Der Titel der Arbeit, „kleiner Blick zurück“, gibt bereits einen Hinweis auf ihre Haltung: zurückschauend, betrachtend, aber keinesfalls nostalgisch. Vielmehr zielt Schlichting auf einen Perspektivwechsel. Seine begehbare Skulptur stellt ein architektonisches Zitat dar – genauer: ein maßstabsreduziertes Echo der Wohnbebauung, die sich jenseits der Lauter erhebt. Auf den ersten Blick scheint es, als sei eines der gegenüberliegenden Mehrfamilienhäuser geschrumpft und vom Park aus neu aufgerichtet worden. Balkone, Fenster, Fassadenstruktur – alles ist da, nur eben komprimiert. Doch Schlichting belässt es nicht beim Modell.

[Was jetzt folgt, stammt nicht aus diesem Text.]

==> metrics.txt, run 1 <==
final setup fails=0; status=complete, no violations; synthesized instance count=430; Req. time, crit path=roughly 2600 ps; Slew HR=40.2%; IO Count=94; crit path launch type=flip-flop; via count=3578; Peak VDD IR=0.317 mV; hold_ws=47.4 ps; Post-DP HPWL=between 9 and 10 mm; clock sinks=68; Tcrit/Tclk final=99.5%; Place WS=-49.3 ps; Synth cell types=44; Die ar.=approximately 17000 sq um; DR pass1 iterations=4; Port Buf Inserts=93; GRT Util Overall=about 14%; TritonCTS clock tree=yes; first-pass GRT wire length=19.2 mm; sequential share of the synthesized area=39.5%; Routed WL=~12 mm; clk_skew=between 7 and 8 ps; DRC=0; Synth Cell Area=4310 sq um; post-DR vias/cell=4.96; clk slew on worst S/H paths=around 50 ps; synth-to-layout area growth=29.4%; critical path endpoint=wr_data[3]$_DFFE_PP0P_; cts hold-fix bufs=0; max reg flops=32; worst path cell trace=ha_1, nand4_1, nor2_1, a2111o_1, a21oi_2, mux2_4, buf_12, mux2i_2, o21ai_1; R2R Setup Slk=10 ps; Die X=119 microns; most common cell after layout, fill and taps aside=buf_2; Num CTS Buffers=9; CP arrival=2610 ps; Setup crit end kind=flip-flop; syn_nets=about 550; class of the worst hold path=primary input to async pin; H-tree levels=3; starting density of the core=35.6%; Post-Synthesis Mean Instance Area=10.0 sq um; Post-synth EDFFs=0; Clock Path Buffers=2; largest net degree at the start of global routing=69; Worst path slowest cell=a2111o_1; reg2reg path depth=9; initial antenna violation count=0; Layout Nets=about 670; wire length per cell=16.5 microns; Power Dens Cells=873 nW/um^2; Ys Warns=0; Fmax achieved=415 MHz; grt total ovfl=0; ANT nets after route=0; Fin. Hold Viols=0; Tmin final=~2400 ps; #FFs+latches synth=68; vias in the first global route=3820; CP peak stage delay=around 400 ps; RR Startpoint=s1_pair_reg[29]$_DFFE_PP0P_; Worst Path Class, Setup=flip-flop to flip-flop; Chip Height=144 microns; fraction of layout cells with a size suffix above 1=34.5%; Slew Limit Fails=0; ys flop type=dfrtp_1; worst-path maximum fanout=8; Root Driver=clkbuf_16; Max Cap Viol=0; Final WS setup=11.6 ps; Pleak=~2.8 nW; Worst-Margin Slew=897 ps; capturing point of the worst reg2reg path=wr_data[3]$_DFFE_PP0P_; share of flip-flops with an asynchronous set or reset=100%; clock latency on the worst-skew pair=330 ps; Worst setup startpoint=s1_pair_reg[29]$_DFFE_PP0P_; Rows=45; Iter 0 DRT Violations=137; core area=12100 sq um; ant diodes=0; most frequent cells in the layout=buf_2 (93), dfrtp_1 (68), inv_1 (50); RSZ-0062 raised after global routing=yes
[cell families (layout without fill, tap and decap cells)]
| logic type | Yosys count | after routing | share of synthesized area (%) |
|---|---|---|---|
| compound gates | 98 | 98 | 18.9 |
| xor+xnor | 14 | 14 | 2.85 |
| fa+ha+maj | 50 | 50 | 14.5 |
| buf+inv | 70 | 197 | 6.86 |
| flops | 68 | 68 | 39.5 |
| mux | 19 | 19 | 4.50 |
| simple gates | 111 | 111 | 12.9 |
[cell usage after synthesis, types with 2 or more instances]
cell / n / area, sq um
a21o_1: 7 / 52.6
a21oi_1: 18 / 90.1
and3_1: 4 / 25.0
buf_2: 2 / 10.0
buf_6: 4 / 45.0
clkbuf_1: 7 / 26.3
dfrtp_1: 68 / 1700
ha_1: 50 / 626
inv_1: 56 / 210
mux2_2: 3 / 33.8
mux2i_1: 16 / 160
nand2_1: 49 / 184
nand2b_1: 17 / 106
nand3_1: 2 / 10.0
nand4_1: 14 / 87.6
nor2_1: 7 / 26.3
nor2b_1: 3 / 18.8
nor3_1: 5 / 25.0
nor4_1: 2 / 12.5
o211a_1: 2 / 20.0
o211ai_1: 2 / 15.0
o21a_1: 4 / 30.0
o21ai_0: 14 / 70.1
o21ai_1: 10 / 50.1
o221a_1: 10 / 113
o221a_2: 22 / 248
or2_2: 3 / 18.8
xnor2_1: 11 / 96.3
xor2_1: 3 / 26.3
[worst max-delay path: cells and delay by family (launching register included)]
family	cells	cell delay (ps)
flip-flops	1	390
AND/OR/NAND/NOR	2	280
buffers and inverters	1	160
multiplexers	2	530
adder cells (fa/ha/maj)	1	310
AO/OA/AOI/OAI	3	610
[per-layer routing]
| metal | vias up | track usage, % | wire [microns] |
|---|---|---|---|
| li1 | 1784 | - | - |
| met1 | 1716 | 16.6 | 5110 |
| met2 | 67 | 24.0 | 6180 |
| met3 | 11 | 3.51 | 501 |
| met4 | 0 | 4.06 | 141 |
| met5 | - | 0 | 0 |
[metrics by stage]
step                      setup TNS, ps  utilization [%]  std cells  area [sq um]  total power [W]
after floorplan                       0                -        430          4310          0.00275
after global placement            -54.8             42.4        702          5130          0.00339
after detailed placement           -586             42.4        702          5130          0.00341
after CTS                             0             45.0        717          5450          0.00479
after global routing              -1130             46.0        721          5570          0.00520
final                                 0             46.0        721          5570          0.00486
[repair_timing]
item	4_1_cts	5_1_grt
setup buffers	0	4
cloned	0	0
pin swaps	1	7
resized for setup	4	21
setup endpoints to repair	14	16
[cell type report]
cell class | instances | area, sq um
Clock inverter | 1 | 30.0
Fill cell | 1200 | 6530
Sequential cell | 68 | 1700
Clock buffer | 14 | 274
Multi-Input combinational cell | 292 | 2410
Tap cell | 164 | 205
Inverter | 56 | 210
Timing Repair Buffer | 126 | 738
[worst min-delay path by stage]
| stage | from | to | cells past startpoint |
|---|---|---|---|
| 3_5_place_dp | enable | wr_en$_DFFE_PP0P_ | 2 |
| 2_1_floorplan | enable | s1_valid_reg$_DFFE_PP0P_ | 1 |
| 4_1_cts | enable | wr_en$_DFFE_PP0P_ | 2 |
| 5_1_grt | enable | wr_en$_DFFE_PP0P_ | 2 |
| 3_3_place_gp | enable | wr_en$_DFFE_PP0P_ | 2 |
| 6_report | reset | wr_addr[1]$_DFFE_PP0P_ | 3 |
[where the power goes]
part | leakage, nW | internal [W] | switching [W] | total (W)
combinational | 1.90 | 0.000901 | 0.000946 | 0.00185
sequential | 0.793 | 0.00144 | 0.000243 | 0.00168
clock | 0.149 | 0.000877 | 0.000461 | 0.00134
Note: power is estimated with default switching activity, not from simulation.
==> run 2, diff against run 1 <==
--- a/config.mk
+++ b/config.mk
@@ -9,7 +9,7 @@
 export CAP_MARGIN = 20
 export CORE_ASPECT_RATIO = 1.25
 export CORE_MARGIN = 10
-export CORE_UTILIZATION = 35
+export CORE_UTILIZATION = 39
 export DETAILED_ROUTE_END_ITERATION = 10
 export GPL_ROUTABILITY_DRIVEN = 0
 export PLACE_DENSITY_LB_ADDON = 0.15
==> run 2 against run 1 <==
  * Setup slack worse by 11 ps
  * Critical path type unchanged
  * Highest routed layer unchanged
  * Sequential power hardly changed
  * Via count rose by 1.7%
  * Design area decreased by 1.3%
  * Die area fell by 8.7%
$ cat config.mk
export PLATFORM = sky130hd
export DESIGN_NAME = line_window_buffer
export DESIGN_NICKNAME = d
export VERILOG_FILES = /design/src/rtl/line_window_pkg.sv /design/src/rtl/line_ram.sv /design/src/rtl/line_window_buffer.sv
export SDC_FILE = /design/constraint.sdc
export NUM_CORES = 1
export LEC_CHECK = 0
export CAP_MARGIN = 20
export CORE_UTILIZATION = 57
export DETAILED_ROUTE_END_ITERATION = 16
export PLACE_DENSITY = 0.84
export SKIP_CTS_REPAIR_TIMING = 1
export SLEW_MARGIN = 25
export SYNTH_ARGS = -nofsm -noshare
export SYNTH_HDL_FRONTEND = slang
export SYNTH_SLANG_ARGS = --single-unit
export TNS_END_PERCENT = 50
$ cat constraint.sdc
create_clock -name clk -period 3.1 [get_ports clk]
set_clock_uncertainty 0.15 [all_clocks]
set_input_delay 0.93 -clock clk [delete_from_list [all_inputs] [get_ports clk]]
set_output_delay 0.93 -clock clk [all_outputs]
set_load 0.02 [all_outputs]
module load_store_unit
  import load_store_unit_pkg::*;
#(
  parameter int unsigned XLEN         = 32,
  parameter int unsigned READ_LATENCY = 1
) (
  input  logic             clock,
  input  logic             reset_n,
  input  logic             req_valid,
  output logic             req_ready,
  input  logic             req_write,
  input  write_width_t     req_width,
  input  logic             req_unsigned,
  input  logic [XLEN-1:0]  req_addr,
  input  logic [XLEN-1:0]  req_wdata,
  output logic             resp_valid,
  input  logic             resp_ready,
  output logic [XLEN-1:0]  resp_rdata,
  output logic             resp_fault,
  output logic [XLEN-1:0]  mem_addr,
  output write_width_t     mem_wwidth,
  output logic             mem_wenable,
  output logic [XLEN-1:0]  mem_wdata,
  input  logic [XLEN-1:0]  mem_rdata
);

  typedef enum logic [1:0] {
    S_IDLE   = 2'd0,
    S_ACCESS = 2'd1,
    S_WAIT   = 2'd2,
    S_RESP   = 2'd3
  } state_t;

  localparam logic [1:0] LAT_INIT = 2'(READ_LATENCY - 1);

  state_t           r_state;
  logic             r_req_ready;
  logic             r_write;
  logic             r_unsigned;
  logic [1:0]       r_wait_cnt;
  logic [XLEN-1:0]  r_mem_addr;
  write_width_t     r_mem_wwidth;
  logic             r_mem_wenable;
  logic [XLEN-1:0]  r_mem_wdata;
  logic             r_resp_valid;
  logic [XLEN-1:0]  r_resp_rdata;
  logic [XLEN-1:0]  w_load_ext;

`ifdef MISALIGN_TRAP_EN
  logic             r_resp_fault;
  logic             w_misaligned;

  always_comb begin
    w_misaligned = ((req_width == write_halfword) && req_addr[0]) ||
                   ((req_width == write_word) && (req_addr[1:0] != 2'b00));
  end

  assign resp_fault = r_resp_fault;
`else
  assign resp_fault = 1'b0;
`endif

  // Load data arrives right-aligned; only the fill of the upper bits depends
  // on width and signedness. Word loads ignore req_unsigned.
  always_comb begin
    w_load_ext = mem_rdata;
    case (r_mem_wwidth)
      write_byte:
        w_load_ext = {{(XLEN-8){~r_unsigned & mem_rdata[7]}}, mem_rdata[7:0]};
      write_halfword:
        w_load_ext = {{(XLEN-16){~r_unsigned & mem_rdata[15]}}, mem_rdata[15:0]};
      default:
        w_load_ext = mem_rdata;
    endcase
  end

  always_ff @(posedge clock or negedge reset_n) begin
    if (!reset_n) begin
      r_state       <= S_IDLE;
      r_req_ready   <= 1'b1;
      r_write       <= 1'b0;
      r_unsigned    <= 1'b0;
      r_wait_cnt    <= '0;
      r_mem_addr    <= '0;
      r_mem_wwidth  <= write_word;
      r_mem_wenable <= 1'b0;
      r_mem_wdata   <= '0;
      r_resp_valid  <= 1'b0;
      r_resp_rdata  <= '0;
`ifdef MISALIGN_TRAP_EN
      r_resp_fault  <= 1'b0;
`endif
    end else begin
      case (r_state)
        S_IDLE: begin
          if (req_valid) begin
            r_req_ready <= 1'b0;
            r_write     <= req_write;
            r_unsigned  <= req_unsigned;
`ifdef MISALIGN_TRAP_EN
            // Misaligned requests never reach the RAM bus.
            if (w_misaligned) begin
              r_state      <= S_RESP;
              r_resp_valid <= 1'b1;
              r_resp_rdata <= '0;
              r_resp_fault <= 1'b1;
            end else
`endif
            begin
              r_state       <= S_ACCESS;
              r_mem_addr    <= req_addr;
              r_mem_wwidth  <= req_width;
              r_mem_wdata   <= req_wdata;
              r_mem_wenable <= req_write;
            end
          end
        end

        S_ACCESS: begin
          r_mem_wenable <= 1'b0;
          if (r_write) begin
            r_state      <= S_RESP;
            r_resp_valid <= 1'b1;
            r_resp_rdata <= '0;
          end else begin
            r_state    <= S_WAIT;
            r_wait_cnt <= LAT_INIT;
          end
        end

        S_WAIT: begin
          if (r_wait_cnt == 2'd0) begin
            r_state      <= S_RESP;
            r_resp_valid <= 1'b1;
            r_resp_rdata <= w_load_ext;
          end else begin
            r_wait_cnt <= r_wait_cnt - 2'd1;
          end
        end

        S_RESP: begin
          if (resp_ready) begin
            r_state      <= S_IDLE;
            r_resp_valid <= 1'b0;
            r_req_ready  <= 1'b1;
`ifdef MISALIGN_TRAP_EN
            r_resp_fault <= 1'b0;
`endif
          end
        end

        default: begin
          r_state     <= S_IDLE;
          r_req_ready <= 1'b1;
        end
      endcase
    end
  end

  assign req_ready   = r_req_ready;
  assign resp_valid  = r_resp_valid;
  assign resp_rdata  = r_resp_rdata;
  assign mem_addr    = r_mem_addr;
  assign mem_wwidth  = r_mem_wwidth;
  assign mem_wenable = r_mem_wenable;
  assign mem_wdata   = r_mem_wdata;

endmodule
===== src/rtl/prs_counter_bank.sv =====
// PRS pulse-counting core: per-channel synchronised edge counters with an
// atomic snapshot-and-clear handshake and a level-based config port.

module prs_ch_lane #(
    parameter int CNT_W       = 8,
    parameter int SYNC_STAGES = 2,
    parameter int SATURATE    = 1
) (
    input  logic             i_clk,
    input  logic             i_rst_n,
    input  logic             i_ch,
    input  logic             i_cfg_we,
    input  logic [1:0]       i_cfg_mode,
    input  logic             i_clr,
    output logic [CNT_W-1:0] o_cnt,
    output logic             o_ovf
);
    localparam logic [CNT_W-1:0] CNT_MAX = '1;

    logic [SYNC_STAGES-1:0] sync_q;
    logic                   dly_q;
    logic [1:0]             mode_q;
    logic [CNT_W-1:0]       cnt_q;
    logic                   ovf_q;
    logic                   rise, fall, evt;

    always_ff @(posedge i_clk or negedge i_rst_n) begin
        if (!i_rst_n) begin
            sync_q <= '0;
            dly_q  <= 1'b0;
            mode_q <= 2'b00;
        end else begin
            sync_q <= {sync_q[SYNC_STAGES-2:0], i_ch};
            dly_q  <= sync_q[SYNC_STAGES-1];
            if (i_cfg_we)
                mode_q <= i_cfg_mode;
        end
    end

    assign rise = sync_q[SYNC_STAGES-1] & ~dly_q;
    assign fall = ~sync_q[SYNC_STAGES-1] & dly_q;
    assign evt  = (mode_q[0] & rise) | (mode_q[1] & fall);

    // On a snapshot the counter restarts from this cycle's event so nothing is lost.
    always_ff @(posedge i_clk or negedge i_rst_n) begin
        if (!i_rst_n) begin
            cnt_q <= '0;
            ovf_q <= 1'b0;
        end else if (i_clr) begin
            cnt_q <= {{(CNT_W-1){1'b0}}, evt};
            ovf_q <= 1'b0;
        end else if (evt) begin
            if (cnt_q == CNT_MAX) begin
                ovf_q <= 1'b1;
                if (SATURATE == 0)
                    cnt_q <= '0;
            end else begin
                cnt_q <= cnt_q + CNT_W'(1);
            end
        end
    end

    assign o_cnt = cnt_q;
    assign o_ovf = ovf_q;
endmodule

module prs_counter_bank #(
    parameter int NUM_CH      = 16,
    parameter int CNT_W       = 8,
    parameter int SYNC_STAGES = 2,
    parameter int SATURATE    = 1
) (
    input  logic                    i_clk,
    input  logic                    i_rst_n,
    input  logic [NUM_CH-1:0]       i_ch,
    input  logic [2*NUM_CH-1:0]     i_cfg_data,
    input  logic                    i_cfg_valid,
    output logic                    o_cfg_ack,
    input  logic                    i_snap_req,
    output logic                    o_snap_valid,
    input  logic                    i_snap_ack,
    output logic [NUM_CH*CNT_W-1:0] o_snap_data,
    output logic [NUM_CH-1:0]       o_snap_ovf,
    output logic                    o_busy
);
    typedef enum logic {S_IDLE = 1'b0, S_HOLD = 1'b1} state_t;

    state_t                         state_q, state_d;
    logic                           snap_take, cfg_apply;
    logic [NUM_CH-1:0][CNT_W-1:0]   cnt;
    logic [NUM_CH-1:0]              ovf;
    logic [NUM_CH-1:0][CNT_W-1:0]   snap_data_q;
    logic [NUM_CH-1:0]              snap_ovf_q;
    logic                           cfg_ack_q;

    for (genvar g = 0; g < NUM_CH; g++) begin : g_lane
        prs_ch_lane #(
            .CNT_W      (CNT_W),
            .SYNC_STAGES(SYNC_STAGES),
            .SATURATE   (SATURATE)
        ) u_lane (
            .i_clk     (i_clk),
            .i_rst_n   (i_rst_n),
            .i_ch      (i_ch[g]),
            .i_cfg_we  (cfg_apply),
            .i_cfg_mode(i_cfg_data[2*g +: 2]),
            .i_clr     (snap_take),
            .o_cnt     (cnt[g]),
            .o_ovf     (ovf[g])
        );
    end

    always_ff @(posedge i_clk or negedge i_rst_n) begin
        if (!i_rst_n)
            state_q <= S_IDLE;
        else
            state_q <= state_d;
    end

    // Snapshot wins over config; config only lands in IDLE with no request pending.
    always_comb begin
        state_d   = state_q;
        snap_take = 1'b0;
        cfg_apply = 1'b0;
        case (state_q)
            S_IDLE: begin
                if (i_snap_req) begin
                    snap_take = 1'b1;
                    state_d   = S_HOLD;
                end else if (i_cfg_valid) begin
                    cfg_apply = 1'b1;
                end
            end
            S_HOLD: begin
                if (i_snap_ack)
                    state_d = S_IDLE;
            end
            default: state_d = S_IDLE;
        endcase
    end

    always_ff @(posedge i_clk or negedge i_rst_n) begin
        if (!i_rst_n) begin
            snap_data_q <= '0;
            snap_ovf_q  <= '0;
            cfg_ack_q   <= 1'b0;
        end else begin
            cfg_ack_q <= cfg_apply;
            if (snap_take) begin
                snap_data_q <= cnt;
                snap_ovf_q  <= ovf;
            end
        end
    end

    assign o_snap_data  = snap_data_q;
    assign o_snap_ovf   = snap_ovf_q;
    assign o_cfg_ack    = cfg_ack_q;
    assign o_snap_valid = (state_q == S_HOLD);
    assign o_busy       = (state_q == S_HOLD);
endmodule


===== config.mk =====
export PLATFORM = sky130hd
export DESIGN_NAME = prs_counter_bank
export DESIGN_NICKNAME = d
export VERILOG_FILES = /design/src/rtl/prs_counter_bank.sv
export SDC_FILE = /design/constraint.sdc
export NUM_CORES = 1
export LEC_CHECK = 0
export BUFFER_PORTS_ARGS = -buffer_cell sky130_fd_sc_hd__buf_2
export CAP_MARGIN = 5
export CELL_PAD_IN_SITES_DETAIL_PLACEMENT = 1
export CELL_PAD_IN_SITES_GLOBAL_PLACEMENT = 1
export CORE_MARGIN = 1
export CORE_UTILIZATION = 38
export CTS_BUF_LIST = sky130_fd_sc_hd__clkbuf_16
export DETAILED_ROUTE_END_ITERATION = 10
export PLACE_DENSITY = 0.67
export SYNTH_ARGS = -nofsm -noshare
export SYNTH_HDL_FRONTEND = slang
export SYNTH_HIERARCHICAL = 1
export SYNTH_SLANG_ARGS = --single-unit

===== constraint.sdc =====
create_clock -name i_clk -period 4.2 [get_ports i_clk]
set_clock_uncertainty 0.15 [all_clocks]
set_input_delay 0.63 -clock i_clk [delete_from_list [all_inputs] [get_ports i_clk]]
set_output_delay 0.63 -clock i_clk [all_outputs]
set_load 0.02 [all_outputs]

Der Kunsthistoriker Rafael von Uslar, der bei der Vernissage mit feinsinniger Analyse überzeugte, brachte es auf den Punkt: „Es handelt sich um eine Skulptur, die die Gestalt von Architektur annimmt.“ Mehr noch: Sie verwandelt sich in ein architektonisches Porträt – nicht bloß als Abbild, sondern als Spiegel. So wie die historischen Landschaftsgärten mit Pagoden und Pyramiden einst die Welt ins Miniaturformat holten, stellt Schlichting dem Bürgerpark ein modernes „Folly“ zur Seite: Ein vermeintlich funktionales Objekt, das bei näherer Betrachtung seine Funktion unterläuft – und damit Fragen aufwirft.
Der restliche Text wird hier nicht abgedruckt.